Materials and Methods
Procedures and Participants
Prior to study start, all materials, procedures, and the intervention protocol were approved by the Institutional Review Board (IRB; ID: 00005974). Study recruitment was conducted at a large Southwestern university and surrounding area businesses. Approved recruitment flyers detailed study specifics including eligibility information and study requirements. A study-specific Facebook page was created to promulgate study promotion and recruitment efforts. Interested potential participants initiated contact by calling the study phone number and/or responding via the email link on the Facebook page to set up a time to conduct eligibility screening. Notably, the current exploratory analysis was part of a larger study, with primary outcomes reported elsewhere [Reference James, Larkey, Evans, Sebren, Goldsmith and Smith22].

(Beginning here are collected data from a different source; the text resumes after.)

This is an optimization exercise on Yosys and OpenROAD, whose aim is small area and a short achievable clock period, not a production implementation.
The RTL was checked by simulation tests, not by an equivalence proof against the original design.
Power figures rest on the tool's default switching activity, not on a simulated workload. The clock port is modelled as an ideal driver; clocking choices that lean on that would not hold on a real chip.

== fjord ==
## md4_stream_driver
module md4_stream_driver #(
  parameter int unsigned MSG_DEPTH  = 256,
  parameter int unsigned ADDR_W     = 8,
  parameter int unsigned SIZE_W     = 64,
  parameter int unsigned HASH_BYTES = 16
) (
  input  logic                    CLK,
  input  logic                    RESET_N,
  input  logic                    WR_EN,
  input  logic [ADDR_W-1:0]       WR_ADDR,
  input  logic [7:0]              WR_DATA,
  input  logic [SIZE_W-1:0]       MSG_LEN,
  input  logic                    START,
  output logic                    BUSY,
  output logic                    DONE,
  output logic                    ERROR,
  output logic [8*HASH_BYTES-1:0] DIGEST,
  output logic                    HC_START,
  input  logic                    HC_BUSY,
  input  logic                    HC_DONE,
  output logic [SIZE_W-1:0]       HC_SIZE,
  output logic [7:0]              HC_IN_BYTE,
  output logic                    HC_IN_EMPTY,
  input  logic                    HC_IN_READ,
  input  logic [7:0]              HC_OUT_BYTE,
  output logic                    HC_OUT_FULL,
  input  logic                    HC_OUT_WRITE
);
export LEC_CHECK = 0
export CAP_MARGIN = 20
export CORE_MARGIN = 2
export CORE_UTILIZATION = 60
export SETUP_SLACK_MARGIN = 3.0
export SLEW_MARGIN = 20
export SYNTH_HIERARCHICAL = 1
export TNS_END_PERCENT = 5
create_clock -name core_clock -period 5.5 [get_ports {CLK}]
standard.sh (not shown) runs the stock make flow with config.mk's settings and CLKGATE_MAP_FILE= SYNTH_SCRIPT=/design/flow/synth_recipe.tcl, a recipe that flattens the netlist after the stock synthesis.
==> flow/flow/run.sh <==
#!/bin/bash
# Standard ORFS layout (the standard.sh) with two changes:
#  - ports are buffered with buf_2 instead of the default delay buffer;
#  - clock tree synthesis clusters up to 30 sinks per leaf buffer within
#    80 um and inserts no dummy loads.
set -euo pipefail
export BUFFER_PORTS_ARGS="-buffer_cell sky130_fd_sc_hd__buf_2"
export CTS_ARGS="-sink_clustering_enable -repair_clock_nets -dont_use_dummy_load -sink_clustering_size 30 -sink_clustering_max_diameter 80"
bash standard.sh > standard_flow.log 2>&1
#### Input delta (raven over fjord)
- TNS_END_PERCENT: 5 -> unset
- CORE_UTILIZATION: 60 -> 72
[summary]
The wire length of the first global-routing pass number comes out higher for fjord vs raven. Relative to fjord, the number of antenna violations at the first check in global routing of raven is higher by 8. Run comparison: fjord end of the critical path r_buf[80][0]; raven end of the critical path r_buf[6][1]. raven vs fjord — overall power after layout dropped about 1.4%. Taking fjord as the reference point, the wire length of raven falls by about 4%. Cmp raven and fjord / proportion of layout cells with a drive suffix above 1 / higher: raven.
Relative to raven, the following input files were edited for amber:
- a change of SETUP_SLACK_MARGIN from 3.0 to 2.9
- a change of CORE_UTILIZATION from 72 to 60
## What came out
- amber against raven; routed wirelength normalized by instance count is up slightly.
- Summary of amber over raven: power attributed to combinational cells has decreased; post-detailed-routing wire length has increased.
--- input diff amber..violet ---
- swapping 2.9 for 3.0 in SETUP_SLACK_MARGIN
## What came out
- Compared with amber, in violet count of clock-buffer cells in the layout went down 2.0%; met1 routing resource usage after global routing dropped 0.92 points; layout-stage area growth over the synthesis result increased by 1.5 points relative to the old numbers.
- Reported for amber and violet, reported max-cap violation count turned out identical to the last digit.
- violet vs amber, critical path endpoint: r_part_n[20] vs r_buf[124][6]
- Comparing violet with amber, the post-synthesis instance total came out essentially unchanged.
- Clock network power share down 0.2 points in violet wrt amber


== run 1 ==
md4_stream_driver, a different RTL version from the one above (not shown whole).
Size: about 2400 flip-flops, about 300 I/O pins, about 85000 um^2 of cells after synthesis.
// md4_stream_driver
module md4_stream_driver #(
  parameter int unsigned MSG_DEPTH  = 256,
  parameter int unsigned ADDR_W     = 8,
  parameter int unsigned SIZE_W     = 64,
  parameter int unsigned HASH_BYTES = 16
) (
  input  logic                    CLK,
  input  logic                    RESET_N,
  input  logic                    WR_EN,
  input  logic [ADDR_W-1:0]       WR_ADDR,
  input  logic [7:0]              WR_DATA,
  input  logic [SIZE_W-1:0]       MSG_LEN,
  input  logic                    START,
  output logic                    BUSY,
  output logic                    DONE,
  output logic                    ERROR,
  output logic [8*HASH_BYTES-1:0] DIGEST,
  output logic                    HC_START,
  input  logic                    HC_BUSY,
  input  logic                    HC_DONE,
  output logic [SIZE_W-1:0]       HC_SIZE,
  output logic [7:0]              HC_IN_BYTE,
  output logic                    HC_IN_EMPTY,
  input  logic                    HC_IN_READ,
  input  logic [7:0]              HC_OUT_BYTE,
  output logic                    HC_OUT_FULL,
  input  logic                    HC_OUT_WRITE
);
export LEC_CHECK = 0
export CAP_MARGIN = 20
export CORE_MARGIN = 2
export CORE_UTILIZATION = 60
export SETUP_SLACK_MARGIN = 3.1
export SLEW_MARGIN = 20
export SYNTH_HIERARCHICAL = 1
create_clock -name core_clock -period 5.5 [get_ports {CLK}]
==> flow/flow/run.sh <==
#!/bin/bash
# Standard ORFS layout (the standard.sh) with two changes:
#  - ports are buffered with buf_1 instead of the default delay buffer;
#  - clock tree synthesis clusters up to 30 sinks per leaf buffer within
#    80 um and inserts no dummy loads.
set -euo pipefail
export BUFFER_PORTS_ARGS="-buffer_cell sky130_fd_sc_hd__buf_1"
export CTS_ARGS="-sink_clustering_enable -repair_clock_nets -dont_use_dummy_load -sink_clustering_size 30 -sink_clustering_max_diameter 80"
bash standard.sh > standard_flow.log 2>&1
Run 1: full flow OK, the timing, design-rule and antenna checks passed
Setup changes, run 1 to run 2
Settings: a change of SETUP_SLACK_MARGIN from 3.1 to 3.0.
==> flow/flow/run.sh <==
#!/bin/bash
# Standard ORFS layout (the standard.sh) with two changes:
#  - ports are buffered with buf_2 instead of the default delay buffer;
#  - clock tree synthesis clusters up to 30 sinks per leaf buffer within
#    80 um and inserts no dummy loads.
set -euo pipefail
export BUFFER_PORTS_ARGS="-buffer_cell sky130_fd_sc_hd__buf_2"
export CTS_ARGS="-sink_clustering_enable -repair_clock_nets -dont_use_dummy_load -sink_clustering_size 30 -sink_clustering_max_diameter 80"
bash standard.sh > standard_flow.log 2>&1
Findings:
Run 2 went all the way through the flow, and no timing, DRC or antenna check failed.
Run 1: full flow OK, the timing, design-rule and antenna checks passed
Taking run 1 as the reference, in run 2 wire length of the first global-routing pass decreased about 1.7%, core utilization shrank by 0.45 points, worst hold slack after final layout climbed 0.012 ns, number of cells in the design after placement ~0 delta.
Looking at clock network fraction of design power, run 2 sits 0.2 points below run 1.
Run 1 vs run 2, beginning of the critical path: MSG_LEN[39] vs r_col_n[1]$_SDFFE_PN0P_
Compared with run 1, run 2 degrades placement-stage worst setup slack.
Looking at number of buffer and inverter stages on the critical path, run 2 sits below run 1.
Compared with run 1, in run 2 final wirelength lower, pin count of the biggest net entering global routing moved up, combinational cell fraction of total power neither gained nor lost much.
Going from run 1 to run 2, the buffers inserted during post-CTS setup optimization was found to have gone down by 24.

separate check: timing with driven ports:
In the flow no input, the clock included, has a driving cell. The finished layouts below were timed again as built, in two steps.
Step 1 (the two cells are an assumption about what drives the block):
set clk [get_ports {CLK}]
set_driving_cell -lib_cell sky130_fd_sc_hd__clkbuf_16 $clk
set_driving_cell -lib_cell sky130_fd_sc_hd__buf_2 [delete_from_list [all_inputs] $clk]
Step 2 adds t to the input delays and takes it off the output delays; t is the mean of the earliest and latest rising clock arrival at the registers after step 1. Input paths then give back, and output paths get back, about the clock's delay inside the block.
Slacks: ideal ports / drivers / drivers and shift; pairs: ideal ports / drivers.
run	shift t [ns]	setup slack, ns	hold slack, ns	clock arrival spread, ns
fjord	0.808	2.739 / 2.746 / 1.938	0.454 / 0.454 / 0.454	0.073 / 0.072
raven	0.787	2.812 / 2.732 / 1.944	0.468 / 0.468 / 0.468	0.072 / 0.073
amber	0.806	2.703 / 2.754 / 1.948	0.455 / 0.455 / 0.455	0.090 / 0.090
violet	0.813	2.909 / 2.909 / 2.165	0.459 / 0.459 / 0.459	0.086 / 0.086
run 1	0.804	2.932 / 2.986 / 2.187	0.431 / 0.372 / 0.470	0.104 / 0.104
run 2	0.803	2.963 / 2.963 / 2.284	0.442 / 0.389 / 0.467	0.084 / 0.085
After both steps setup and hold are still met in every run listed. For raven, which loses most, drivers alone change the setup slack by -0.080 ns; drivers and shift together by -0.868 ns.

To determine eligibility, potential participants completed a brief 5-minute phone screener with research staff. Inclusion criteria required that participants were: (1) female, between 45 and 75 years old, (2) able to participate in a low-intensity gentle movement class for 8 weeks, (3) could speak/understand English, and (4) able to attend classes on site (e.g., campus). Exclusion criteria included women who were: (1) outside of the targeted age range, (2) unable to stand up for 10 minutes, and (3) unable to walk. Eligible individuals were invited to schedule an on-site data collection appointment during which study staff reviewed the consent form with participants and once signed, engaged in data collection. Data collection (pre- and post-intervention) and intervention classes took place on campus between October 2015 and December 2017 over the course of six cohorts (ranging from 5 to 12 participants).
Intervention
The single-group, pilot study was conducted as a pretest/posttest intervention, such that all participants received the same 8-week intervention (i.e., no control group) with once-weekly 30-minute Tai Chi Easy classes (taught by certified instructors). Tai Chi Easy intervention exercises were taught while standing up; however, participants were given the option to engage in practices while being seated and/or using a chair for balance throughout the instructed classes (with instructor guidance provided to adapt to these accommodations). Participants were encouraged to engage in daily at-home practices and received (a) a Tai Chi Easy DVD containing a demonstration video of all exercises taught in class, and (b) a hard copy log to track practice day/time.
Measures
All study measures were collected pre- (week 0; T1) and post-intervention (week 9; T2). Pre-intervention data collection took place within the week prior to study start (week 0) and post-intervention data collection took place within the week after the last class (week 9).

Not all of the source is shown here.